_What this task involves_
Copy out exactly the stretch of the listing below that begins at the line containing "depth_no_buf: 12" and ends at the line containing "else if (bus.FLUSH)", and copy nothing outside it.

___ Data to process ___

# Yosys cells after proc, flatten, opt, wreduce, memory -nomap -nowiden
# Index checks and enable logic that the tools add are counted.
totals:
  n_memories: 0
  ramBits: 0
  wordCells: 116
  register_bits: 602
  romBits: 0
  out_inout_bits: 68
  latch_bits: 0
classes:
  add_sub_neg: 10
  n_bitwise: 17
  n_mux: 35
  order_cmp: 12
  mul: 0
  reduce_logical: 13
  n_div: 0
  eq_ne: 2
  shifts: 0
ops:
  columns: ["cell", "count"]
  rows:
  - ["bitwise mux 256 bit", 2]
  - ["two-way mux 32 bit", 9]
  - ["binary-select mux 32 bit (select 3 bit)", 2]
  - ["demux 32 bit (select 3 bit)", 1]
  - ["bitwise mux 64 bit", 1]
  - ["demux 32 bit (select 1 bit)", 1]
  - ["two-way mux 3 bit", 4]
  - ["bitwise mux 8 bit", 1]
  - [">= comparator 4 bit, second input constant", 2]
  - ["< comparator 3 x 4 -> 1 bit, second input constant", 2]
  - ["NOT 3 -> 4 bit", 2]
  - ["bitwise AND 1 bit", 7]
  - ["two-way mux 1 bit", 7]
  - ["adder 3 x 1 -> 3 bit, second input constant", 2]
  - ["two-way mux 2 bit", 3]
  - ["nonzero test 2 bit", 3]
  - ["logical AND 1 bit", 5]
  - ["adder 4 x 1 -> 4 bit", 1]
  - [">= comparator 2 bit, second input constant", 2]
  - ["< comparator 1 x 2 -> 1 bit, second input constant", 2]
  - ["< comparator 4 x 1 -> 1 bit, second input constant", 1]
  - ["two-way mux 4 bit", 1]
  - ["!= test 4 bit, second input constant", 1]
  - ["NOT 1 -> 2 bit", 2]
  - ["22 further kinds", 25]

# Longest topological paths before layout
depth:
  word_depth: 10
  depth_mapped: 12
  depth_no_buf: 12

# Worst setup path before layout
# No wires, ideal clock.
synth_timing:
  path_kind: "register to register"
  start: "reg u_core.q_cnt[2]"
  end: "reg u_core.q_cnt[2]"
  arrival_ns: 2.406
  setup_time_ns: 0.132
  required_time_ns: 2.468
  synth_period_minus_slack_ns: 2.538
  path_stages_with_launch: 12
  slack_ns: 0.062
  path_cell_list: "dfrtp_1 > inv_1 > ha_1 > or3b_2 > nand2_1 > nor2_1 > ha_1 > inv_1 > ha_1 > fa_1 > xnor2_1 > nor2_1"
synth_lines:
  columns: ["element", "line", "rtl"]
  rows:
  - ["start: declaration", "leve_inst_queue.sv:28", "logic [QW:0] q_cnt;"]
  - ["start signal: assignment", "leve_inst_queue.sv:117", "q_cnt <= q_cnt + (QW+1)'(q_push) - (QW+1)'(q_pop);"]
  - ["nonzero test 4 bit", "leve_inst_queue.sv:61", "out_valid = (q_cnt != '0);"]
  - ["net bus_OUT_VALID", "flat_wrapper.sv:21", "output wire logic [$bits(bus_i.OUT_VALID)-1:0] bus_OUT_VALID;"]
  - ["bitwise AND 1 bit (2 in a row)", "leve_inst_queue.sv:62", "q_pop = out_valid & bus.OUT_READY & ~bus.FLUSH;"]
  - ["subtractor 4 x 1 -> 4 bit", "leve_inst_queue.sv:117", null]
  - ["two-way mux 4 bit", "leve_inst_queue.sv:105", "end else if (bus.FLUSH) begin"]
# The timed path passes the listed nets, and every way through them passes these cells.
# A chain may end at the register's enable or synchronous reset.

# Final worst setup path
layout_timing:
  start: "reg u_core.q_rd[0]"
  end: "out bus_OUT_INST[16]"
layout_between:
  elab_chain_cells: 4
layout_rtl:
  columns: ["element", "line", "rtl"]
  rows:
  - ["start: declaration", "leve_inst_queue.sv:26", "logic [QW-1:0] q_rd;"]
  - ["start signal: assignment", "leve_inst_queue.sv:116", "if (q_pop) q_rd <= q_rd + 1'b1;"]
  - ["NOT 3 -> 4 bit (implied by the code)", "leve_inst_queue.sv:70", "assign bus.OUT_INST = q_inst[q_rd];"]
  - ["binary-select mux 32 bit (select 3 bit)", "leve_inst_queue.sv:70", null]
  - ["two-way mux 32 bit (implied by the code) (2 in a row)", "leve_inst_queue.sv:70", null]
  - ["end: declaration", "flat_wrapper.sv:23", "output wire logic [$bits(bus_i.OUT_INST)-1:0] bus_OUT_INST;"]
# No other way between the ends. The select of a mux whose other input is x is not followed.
**config.mk**
```make
export PLATFORM = sky130hd
export DESIGN_NAME = mac_array_tile
export DESIGN_NICKNAME = d
export VERILOG_FILES = /design/src/rtl/mac_array_tile.sv
export SDC_FILE = /design/constraint.sdc
export NUM_CORES = 1
export LEC_CHECK = 0
export ABC_AREA = 1
export ABC_CLOCK_PERIOD_IN_PS = 4500
export BUFFER_PORTS_ARGS = -buffer_cell sky130_fd_sc_hd__buf_4
export CORE_UTILIZATION = 55
export CTS_CLUSTER_DIAMETER = 30
export CTS_CLUSTER_SIZE = 28
export DETAILED_ROUTE_END_ITERATION = 10
export GPL_TIMING_DRIVEN = 0
export PLACE_DENSITY = 0.73
export RECOVER_POWER = 50
export SLEW_MARGIN = 10
export SYNTH_ARGS = -nofsm -noshare
export SYNTH_HDL_FRONTEND = slang
export SYNTH_SLANG_ARGS = --single-unit
```
**constraint.sdc**
```tcl
create_clock -name clk -period 4.5 [get_ports clk]
set_input_delay 0.675 -clock clk [delete_from_list [all_inputs] [get_ports clk]]
set_output_delay 0.675 -clock clk [all_outputs]
set_load 0.01 [all_outputs]
```
**src/rtl/mac_array_tile.sv**
```systemverilog
// mac_array_tile: NUM_MACS signed multiply-accumulate lanes with per-lane mode
// (off / multiply / running accumulate / windowed accumulate). Configuration is
// loaded through a serial shift chain and latched into the active config by
// cset, so several tiles can be daisy-chained via shift_out / cset_out.
module mac_array_tile #(
    parameter int NUM_MACS = 4,
    parameter int IN_W     = 8,
    parameter int ACC_W    = 32,
    parameter int CNT_W    = 8,
    parameter int CONF_W   = 2*NUM_MACS + CNT_W
) (
    input  logic                      clk,
    input  logic                      rst,
    input  logic                      en,
    input  logic                      clr,
    input  logic                      cen,
    input  logic                      cset,
    input  logic                      shift_in,
    output logic                      shift_out,
    output logic                      cset_out,
    input  logic [NUM_MACS*IN_W-1:0]  a,
    input  logic [NUM_MACS*IN_W-1:0]  b,
    output logic [NUM_MACS*ACC_W-1:0] out,
    output logic [NUM_MACS-1:0]       out_valid
);

    typedef enum logic [1:0] {
        MODE_OFF = 2'b00,
        MODE_MUL = 2'b01,
        MODE_ACC = 2'b10,
        MODE_WIN = 2'b11
    } mode_t;

    logic [CONF_W-1:0] chain;
    logic [CONF_W-1:0] active_cfg;
    logic [CNT_W-1:0]  beat;
    logic [CNT_W-1:0]  acc_len;
    logic [CNT_W-1:0]  last_idx;
    logic              last_beat;

    assign shift_out = chain[CONF_W-1];

    // Config chain shifts on cen; cset captures the chain value seen before any
    // shift happening in the same cycle, and is forwarded to the next tile.
    always_ff @(posedge clk or negedge rst) begin
        if (!rst) begin
            chain      <= '0;
            active_cfg <= '0;
            cset_out   <= 1'b0;
        end else begin
            if (cen) begin
                chain <= {chain[CONF_W-2:0], shift_in};
            end
            if (cset) begin
                active_cfg <= chain;
            end
            cset_out <= cset;
        end
    end

    // Window length decode: a programmed length of 0 behaves as length 1.
    always_comb begin
        acc_len   = active_cfg[CNT_W-1:0];
        last_idx  = (acc_len == '0) ? '0 : acc_len - 1'b1;
        last_beat = (beat == last_idx);
    end

    // Shared beat counter; a beat coinciding with cset or clr is dropped.
    always_ff @(posedge clk or negedge rst) begin
        if (!rst) begin
            beat <= '0;
        end else if (cset || clr) begin
            beat <= '0;
        end else if (en) begin
            beat <= last_beat ? '0 : beat + 1'b1;
        end
    end

    for (genvar g = 0; g < NUM_MACS; g++) begin : g_lane
        logic signed [IN_W-1:0]   op_a;
        logic signed [IN_W-1:0]   op_b;
        logic signed [2*IN_W-1:0] prod_full;
        logic [ACC_W-1:0]         prod;
        logic [ACC_W-1:0]         sum;
        logic [ACC_W-1:0]         acc;
        logic [ACC_W-1:0]         lane_out;
        logic                     lane_vld;
        mode_t                    lane_mode;

        // Signed lane product, sign-extended to accumulator width; sums wrap.
        always_comb begin
            op_a      = a[g*IN_W +: IN_W];
            op_b      = b[g*IN_W +: IN_W];
            prod_full = op_a * op_b;
            prod      = ACC_W'(prod_full);
            sum       = acc + prod;
            lane_mode = mode_t'(active_cfg[CNT_W + 2*g +: 2]);
        end

        // Lane datapath: cset and clr both clear state and take priority over en.
        always_ff @(posedge clk or negedge rst) begin
            if (!rst) begin
                acc      <= '0;
                lane_out <= '0;
                lane_vld <= 1'b0;
            end else if (cset || clr) begin
                acc      <= '0;
                lane_out <= '0;
                lane_vld <= 1'b0;
            end else if (en) begin
                case (lane_mode)
                    MODE_OFF: begin
                        acc      <= '0;
                        lane_out <= '0;
                        lane_vld <= 1'b0;
                    end
                    MODE_MUL: begin
                        lane_out <= prod;
                        lane_vld <= 1'b1;
                    end
                    MODE_ACC: begin
                        acc      <= sum;
                        lane_out <= sum;
                        lane_vld <= 1'b1;
                    end
                    MODE_WIN: begin
                        if (last_beat) begin
                            acc      <= '0;
                            lane_out <= sum;
                            lane_vld <= 1'b1;
                        end else begin
                            acc      <= sum;
                            lane_vld <= 1'b0;
                        end
                    end
                    default: begin
                        lane_vld <= 1'b0;
                    end
                endcase
            end else begin
                lane_vld <= 1'b0;
            end
        end

        assign out[g*ACC_W +: ACC_W] = lane_out;
        assign out_valid[g]          = lane_vld;
    end

endmodule

```
# After elaboration in Yosys (flattened, before gate mapping)

Cells that the tools add are included.

Register bits after elaboration: 301

Add/subtract/negate cells: 6
Multipliers: 4
Equal/unequal tests: 17
Muxes and demuxes: 49
Reductions and logical operators: 23

Operators with widths:

| cell                                                | number |
|---|---|
| 2-to-1 mux 32 bit                                   | 24 |
| case mux 32 bit (4 select lines)                    | 4 |
| case mux 32 bit (3 select lines)                    | 4 |
| adder 32 bit                                        | 4 |
| multiplier 8 x 8 -> 16 bit                          | 4 |
| 2-to-1 mux 8 bit                                    | 4 |
| equality test 2 bit, second input constant          | 8 |
| AND reduction 2 bit                                 | 8 |
| nonzero test 4 bit                                  | 4 |
| != test 3 bit, second input constant                | 4 |
| case mux 1 bit (3 select lines)                     | 4 |
| 2-to-1 mux 1 bit                                    | 9 |
| adder 8 x 1 -> 8 bit, second input constant         | 1 |
| equality test 2 x 1 -> 1 bit, second input constant | 4 |
| equality test 8 bit                                 | 1 |
| zero test 2 bit                                     | 4 |
| zero test 8 bit                                     | 1 |
| OR reduction 2 bit                                  | 4 |
| subtractor 8 x 1 -> 8 bit, second input constant    | 1 |
| nonzero test 2 bit                                  | 1 |
| logical OR 1 bit                                    | 1 |

# Longest topological paths before layout

Depth after elaboration: 7
Depth in mapped cells: 37
Mapped depth without buffers: 36

# Worst setup path before layout

No wires, ideal clock.

Kind: input port to flip-flop
Start: input port b[10]
End: register g_lane[1].lane_out[23]
Arrival time: 5988 ps
Required time: 4383 ps
Path slack: -1604 ps
Cell stages on the path: 30
Buffers on the path: 1
Cells stage by stage: clkbuf_1 nand2_1 fa_1 inv_1 fa_1 inv_1 fa_1 inv_1 fa_1 ha_1 nand2_1 nor2_1 nand3_1 nand3_1 nand3_1 nand2_1 inv_1 ha_1 nand2_1 nor2_1 inv_1 nor2_1 inv_1 or2_2 nand3_1 nand2_1 nand2_1 o21ai_0 nand2_1 nand2_1

Cells in the longest elaborated chain, start to end: 6

Ends and longest elaborated chain:

| element                            | RTL line | source |
|---|---|---|
| from (decl)                        | 22       | `input logic [NUM_MACS*IN_W-1:0] b,` |
| multiplier 8 x 8 -> 16 bit *       | 94       | `prod_full = op_a * op_b;` |
| adder 32 bit                       | 96       | `sum = acc + prod;` |
| 2-to-1 mux 32 bit                  | 127      | `if (last_beat) begin` |
| case mux 32 bit (4 select lines) * | 111      | `case (lane_mode)` |
| 2-to-1 mux 32 bit *                | 110      | `end else if (en) begin` |
| 2-to-1 mux 32 bit *                | 106      | `end else if (cset \|\| clr) begin` |
| to (signal assigned)               | 118      | `lane_out <= prod;` |
| to (signal assigned)               | 123      | `lane_out <= sum;` |
| to (signal assigned)               | 129      | `lane_out <= sum;` |
| to (decl)                          | 86       | `logic [ACC_W-1:0] lane_out;` |

Every way passes the cells marked *; elsewhere a longest branch is shown, timed or not. The select of a mux whose other input is x is not followed.
A chain may end at the register's enable or synchronous reset.

# Worst setup path in the final report

Start: input port b[7]
End: register g_lane[0].lane_out[19]

Cells in the longest elaborated chain, start to end: 6

Ends and longest elaborated chain:

| element                            | RTL line |
|---|---|
| multiplier 8 x 8 -> 16 bit *       | 94 |
| adder 32 bit                       | 96 |
| 2-to-1 mux 32 bit                  | 127 |
| case mux 32 bit (4 select lines) * | 111 |
| 2-to-1 mux 32 bit *                | 110 |
| 2-to-1 mux 32 bit *                | 106 |
| to (signal assigned)               | 118 |
| to (signal assigned)               | 123 |
| to (signal assigned)               | 129 |
| to (decl)                          | 86 |

Marked as above.

==> results.yml <==
outcome:
  status: "finished, violations left"
  violations: "max-capacitance violations, max-slew violations, negative setup slack"
drt:
  wl_per_cell_um: 16.8
  routed-via-count: 32600
  wirelength_um: 102000
  dr.pass1.iters: 6
  ant_nets: 0
  drtIter0Drc: 2153
  vias_per_cell: 5.38
  drc: 0
final_layout:
  fin_area_um2: 45500
  layout_common_cells: "nand2_1, inv_1, dfrtp_1, buf_4, fa_1"
  drive_above_1_share_pct: 30.6
  layout_commonest_cell: "nand2_1"
  final_cells: 6052
  area_growth_pct: 39.8
  nets: 5792
  fillers: 4153
timing:
  relSlewSlack_pct: -49.7
  hold_violations: 0
  fin_crit_sh_pct: 126
  rsz0062_at_grt: "yes"
  setup_viol: 192
  skew_ns: 0.0296
  fin_tns_setup_ns: -155.93
  fmax_ghz: 0.176
  finalMaxSlewViolations: 164
  worst_slack_ns: -1.17
  min_period_ns: 5.67
  worst_slew_pin_slew_ns: 2.25
synthesis:
  synth_flop_cell: "dfrtp_1"
  synth_edf_count: 0
  netlist_instances: 4827
  yosys_warnings: 0
  syn-cell-area_um2: 32500
  avgSynthCellArea_um2: 6.74
  syn-num-nets: 5390
  synthArstFlopShare_pct: 100
  ys_seq_elements: 301
  seq_area_frac_synth_pct: 23.1
  synth_cell_types: 49
clock_tree:
  clk_root_buffer_cell: "clkbuf_16"
  cts_made_buffers: 74
  cts_tree: "built"
  clock_path_buffers: 3
  clock-sinks: 301
  cts-htree-levels: 3
  clk_latency_ns: 0.62
  cts.clk_slew.worst_paths_ns: 0.05
global_routing:
  grt_overflow_total: 0
  antenna_found_initial: 3
  grt_max_degree: 111
  grt_usage_pct: 33.2
  grt_pass1_wl_um: 162000
  first_global_vias: 32400
worst_setup_path:
  worstPathArrival_ns: 6.15
  crit_top_cell: "fa_1"
  end_kind: "flop"
  critPathMaxFanout: 6
  critical_path.max_stage_delay_ns: 0.52
  cp-start-kind: "input pin"
  slowest_stage: "fa_1"
  cp.required_ns: 4.98
  path_class: "in -> reg"
placement:
  hpwl_um: 72900
  dpl_cell_area_um2: 37600
  placedCellCount: 5739
  portBuffers: 143
  place.gp.congestion: 0.986
run:
  drv_cap: 1
die:
  start_util_pct: 56.1
  io_pins: 205
  std_cell_rows: 88
  fp.coreArea_um2: 58000
  die_width_um: 245
  dieArea_um2: 60100
  die_h_um: 245
worst_hold_path:
  hold_path_class: "in -> reg"
layer usage:
| metal | GRT usage [%] | up-vias | part of all wire, % |
|---|---|---|---|
| li1 | - | 15700 | - |
| met4 | 12.2 | 0 | 3.3 |
| met1 | 43.6 | 15600 | 43 |
| met2 | 55.7 | 1005 | 48 |
| met5 | 0 | - | 0 |
| met3 | 4.33 | 220 | 5.5 |
path summary, 6_finish.rpt:
path | slack [ns] | depth (start not counted) | start | end
hold / removal | 0.33 | 2 | shift_in | chain[0]
setup reg to reg | 1.40 | 9 | active_cfg[8] | g_lane[0].acc[2]
hold reg to reg | 0.46 | 2 | chain[3] | active_cfg[3]
min in group asynchronous | 0.87 | 2 | rst | g_lane[0].lane_out[7]
setup / recovery | -1.17 | 31 | b[7] | g_lane[0].lane_out[19]
max in group asynchronous | 0.58 | 4 | rst | g_lane[1].lane_out[10]
sequential cells by signal, indices dropped and copies added (netlist names):
signal	count
active_cfg	16
g_lane.lane_out	128
beat	8
chain	16
g_lane.lane_vld	4
cset_out	1
g_lane.acc	128
kinds of logic after synthesis:
logic type,Yosys count,share of synthesized area [%]
buf+inv,985,11.7
mux,2,0.0692
fa+ha+maj,492,24.1
xor+xnor,51,1.37
flops,301,23.1
compound gates,515,8.36
simple gates,2481,31.3
worst max-delay path, delay by kind of cell:
| kind | cells | cell delay, ns |
|---|---|---|
| AND/OR/NAND/NOR | 12 | 1.41 |
| buffers and inverters | 9 | 1.12 |
| AO/OA/AOI/OAI | 4 | 0.54 |
| adder cells (fa/ha/maj) | 6 | 2.39 |
what timing repair did:
| item | CTS | global route |
|---|---|---|
| setup buffers | 111 | 65 |
| hold buffers | 1 | 0 |
| hold endpoints to repair | 19 | 0 |
| endpoints found under the setup margin | 192 | 202 |
| gates cloned | 6 | 0 |
| gates resized for setup | 445 | 465 |
| pin swaps | 196 | 284 |
through the flow:
stage	hold WS [ns]	utilization (%)	setup slack [ns]
final	0.331	78.4	-1.17
after global routing	0.328	78.4	-1.37
after CTS	0.256	74.8	-1.04
after detailed placement	0.464	64.9	-2.58
after global placement	0.461	64.7	-2.47
after floorplan	0.379	-	-1.45
cells in the mapped netlist (44+ instances only):
master	n	area, um2
nand4_1	44	275
ha_1	268	3350
clkbuf_1	102	383
or2_2	63	394
o21ai_0	211	1060
a21oi_1	213	1070
nor2_1	304	1140
fa_1	224	4480
nand3_1	237	1190
nand2_1	1736	6520
dfrtp_1	301	7530
inv_1	836	3140
layout make-up:
cell class / count / area (um2) / area share (%)
multi-input combinational: 3541 / 27000 / 59.4
sequential: 301 / 7530 / 16.6
inverter: 845 / 3220 / 7.08
timing repair buffer: 326 / 2890 / 6.36
clock buffer: 93 / 2090 / 4.59
buffer: 140 / 1130 / 2.49
tap: 765 / 957 / 2.10
clock inverter: 38 / 634 / 1.39
antenna: 3 / 7.51 / 0.0165
Power is not shown: default switching activity piles up to over one toggle a cycle in this logic, so the estimate is an artifact.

___

_Answer_
  depth_no_buf: 12

# Worst setup path before layout
# No wires, ideal clock.
synth_timing:
  path_kind: "register to register"
  start: "reg u_core.q_cnt[2]"
  end: "reg u_core.q_cnt[2]"
  arrival_ns: 2.406
  setup_time_ns: 0.132
  required_time_ns: 2.468
  synth_period_minus_slack_ns: 2.538
  path_stages_with_launch: 12
  slack_ns: 0.062
  path_cell_list: "dfrtp_1 > inv_1 > ha_1 > or3b_2 > nand2_1 > nor2_1 > ha_1 > inv_1 > ha_1 > fa_1 > xnor2_1 > nor2_1"
synth_lines:
  columns: ["element", "line", "rtl"]
  rows:
  - ["start: declaration", "leve_inst_queue.sv:28", "logic [QW:0] q_cnt;"]
  - ["start signal: assignment", "leve_inst_queue.sv:117", "q_cnt <= q_cnt + (QW+1)'(q_push) - (QW+1)'(q_pop);"]
  - ["nonzero test 4 bit", "leve_inst_queue.sv:61", "out_valid = (q_cnt != '0);"]
  - ["net bus_OUT_VALID", "flat_wrapper.sv:21", "output wire logic [$bits(bus_i.OUT_VALID)-1:0] bus_OUT_VALID;"]
  - ["bitwise AND 1 bit (2 in a row)", "leve_inst_queue.sv:62", "q_pop = out_valid & bus.OUT_READY & ~bus.FLUSH;"]
  - ["subtractor 4 x 1 -> 4 bit", "leve_inst_queue.sv:117", null]
  - ["two-way mux 4 bit", "leve_inst_queue.sv:105", "end else if (bus.FLUSH) begin"]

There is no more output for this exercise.